Teenage Jesus sighed and glared at Judas.
“Well, since you all
must
know,” he explained, “I was getting a bucket of well water for my mom the other day and noticed it had all sorts of crud in it. So I was fishing out olive leaves and junk because Mom would totally freak if the water wasn’t clean … she has a thing about purity … and, well, the water turned into … um,
wine.
”
Andrew gave Teenage Jesus a shove.
“Get out!” he exclaimed.
“Dude, my hand’s stamped, so if I get out I’ll just come back in,” Teenage Jesus joked.
“Do it!” James and John chanted in unison.
“Shhh!” Teenage Jesus said, looking over his shoulder at his aunt, patrolling the perimeter of the dance floor with a scowl. “My auntie’s here as a chaperone. She’ll totally bust me if she finds out.…”

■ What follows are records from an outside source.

**src/rtl/fifo_stream_reader_if.sv**
```systemverilog
// Read-port and stream bundle between the dual-clock FIFO, the stream reader and its consumer.
// master = the reader (drives fifo_rd_en and the stream); slave = FIFO plus downstream sink.
interface fifo_stream_reader_if #(
  parameter int DATA_LEN = 16
);
  logic [DATA_LEN-1:0] fifo_data_out;
  logic                fifo_rd_empty;
  logic                fifo_rd_en;
  logic [DATA_LEN-1:0] out_data;
  logic                out_valid;
  logic                out_ready;

  modport master (
    input  fifo_data_out,
    input  fifo_rd_empty,
    input  out_ready,
    output fifo_rd_en,
    output out_data,
    output out_valid
  );

  modport slave (
    output fifo_data_out,
    output fifo_rd_empty,
    output out_ready,
    input  fifo_rd_en,
    input  out_data,
    input  out_valid
  );
endinterface

```
**src/rtl/fifo_stream_reader.sv**
```systemverilog
// Turns the FIFO's one-cycle-latency read port into a bubble-free valid/ready stream
// through a 2-entry prefetch buffer, and counts delivered beats.
module fifo_stream_reader #(
  parameter int DATA_LEN = 16,
  parameter int CNT_LEN  = 32
) (
  input  logic                 clk,
  input  logic                 reset,
  fifo_stream_reader_if.master bus,
  input  logic                 flush,
  output logic [CNT_LEN-1:0]   beat_count,
  output logic                 idle
);

  logic [1:0]          r_cnt;
  logic                r_inflight;
  logic                r_wr_ptr;
  logic                r_rd_ptr;
  logic [DATA_LEN-1:0] r_buf [2];
  logic [CNT_LEN-1:0]  r_beat_count;

  logic                w_pop;
  logic [2:0]          w_occupancy;
  logic                w_issue;

  // Credit counts words already held plus the one returning this cycle, minus the one leaving.
  assign w_pop       = bus.out_valid & bus.out_ready;
  assign w_occupancy = {1'b0, r_cnt} + {2'b00, r_inflight} - {2'b00, w_pop};
  assign w_issue     = ~bus.fifo_rd_empty & ~flush & ~reset & (w_occupancy < 3'd2);

  assign bus.fifo_rd_en = w_issue;
  assign bus.out_valid  = (r_cnt != 2'd0);
  assign bus.out_data   = r_buf[r_rd_ptr];
  assign beat_count     = r_beat_count;
  assign idle           = (r_cnt == 2'd0) & ~r_inflight & bus.fifo_rd_empty;

  // NOTE: sequential state uses non-blocking assignments so every register sees pre-edge values.
  always_ff @(posedge clk) begin
    if (reset) begin
      r_cnt        <= 2'd0;
      r_inflight   <= 1'b0;
      r_wr_ptr     <= 1'b0;
      r_rd_ptr     <= 1'b0;
      r_beat_count <= '0;
    end else begin
      if (w_pop) begin
        r_beat_count <= r_beat_count + CNT_LEN'(1);
      end
      if (flush) begin
        r_cnt      <= 2'd0;
        r_inflight <= 1'b0;
        r_wr_ptr   <= 1'b0;
        r_rd_ptr   <= 1'b0;
      end else begin
        r_cnt      <= w_occupancy[1:0];
        r_inflight <= w_issue;
        if (r_inflight) begin
          r_wr_ptr <= ~r_wr_ptr;
        end
        if (w_pop) begin
          r_rd_ptr <= ~r_rd_ptr;
        end
      end
    end
  end

  // NOTE: buffer storage is not reset; r_cnt and the pointers alone decide which entries are live.
  always_ff @(posedge clk) begin
    if (r_inflight) begin
      r_buf[r_wr_ptr] <= bus.fifo_data_out;
    end
  end

  a_cnt_bound : assert property (@(posedge clk) disable iff (reset) r_cnt <= 2'd2);

  a_no_read_when_empty : assert property (@(posedge clk)
    !(bus.fifo_rd_en && bus.fifo_rd_empty));

  a_data_stable : assert property (@(posedge clk) disable iff (reset)
    (bus.out_valid && !bus.out_ready && !flush) |=> $stable(bus.out_data));

endmodule

```
**src/flat_wrapper.sv**
```systemverilog
// flat-port wrapper written by rule: the top's interface ports become plain ports
module fifo_stream_reader_flat 
#(
  parameter int DATA_LEN = 16,
  parameter int CNT_LEN  = 32
)
  (clk, reset, flush, beat_count, idle, bus_fifo_data_out, bus_fifo_rd_empty, bus_out_ready, bus_fifo_rd_en, bus_out_data, bus_out_valid);
  fifo_stream_reader_if #(.DATA_LEN(DATA_LEN)) bus_i ();
  input  logic clk;
  input  logic reset;
  input  logic flush;
  output logic [CNT_LEN-1:0] beat_count;
  output logic idle;
  input wire logic [$bits(bus_i.fifo_data_out)-1:0] bus_fifo_data_out;
  input wire logic [$bits(bus_i.fifo_rd_empty)-1:0] bus_fifo_rd_empty;
  input wire logic [$bits(bus_i.out_ready)-1:0] bus_out_ready;
  output wire logic [$bits(bus_i.fifo_rd_en)-1:0] bus_fifo_rd_en;
  output wire logic [$bits(bus_i.out_data)-1:0] bus_out_data;
  output wire logic [$bits(bus_i.out_valid)-1:0] bus_out_valid;
  assign bus_i.fifo_data_out = bus_fifo_data_out;
  assign bus_i.fifo_rd_empty = bus_fifo_rd_empty;
  assign bus_i.out_ready = bus_out_ready;
  assign bus_fifo_rd_en = bus_i.fifo_rd_en;
  assign bus_out_data = bus_i.out_data;
  assign bus_out_valid = bus_i.out_valid;
  fifo_stream_reader #(.DATA_LEN(DATA_LEN), .CNT_LEN(CNT_LEN)) u_core (.clk(clk), .reset(reset), .bus(bus_i), .flush(flush), .beat_count(beat_count), .idle(idle));
endmodule
```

“Brock, brock,” Judas taunted.
Teenage Jesus sighed, succumbing to the ceaseless erosion of will that is peer pressure.
“Fine,”
he said, sticking his finger in the punch. “With friends like you, Judas, who needs enemies?”
Judas smirked as the punch darkened.
“I have no idea what kind of wine I make,” Teenage Jesus explained. “With the fig juice it’ll probably be gross and sweet anyway.”
“That’s very unhygienic, nephew,” Teenage Jesus’s auntie interjected from behind him as he ladled punch to his friends. With a start, he spilled some on the woven straw tablecloth.
“So jumpy,” she continued. “Now pour your auntie a cup before you splash it all over the place.”
“Um,” Teenage Jesus replied. “It might be a little sweet for you.”
“I like it sweet.”
“And it seems like it might have … fermented. A bit.”
“Just pour me a flippin’ cup of punch!” she shouted. “My mouth tastes like the Dead Sea.”
The boy sighed and handed his aunt her drink. She took a sip. Her beady eyes squinted and sparkled with the gift of confirmed suspicions.
“I knew it,” she replied, more delighted than angry.
“You spiked the punch.”
“I didn’t!” Teenage Jesus exclaimed. “Not really, anyway. Search me! I don’t have a jug or cask or anything!”
She grabbed him by the ear and dragged him away from the table.
“I don’t care how you did it,” the bitter old woman
said. “But you did, and you’re done. No more cavorting with your long-haired friends.”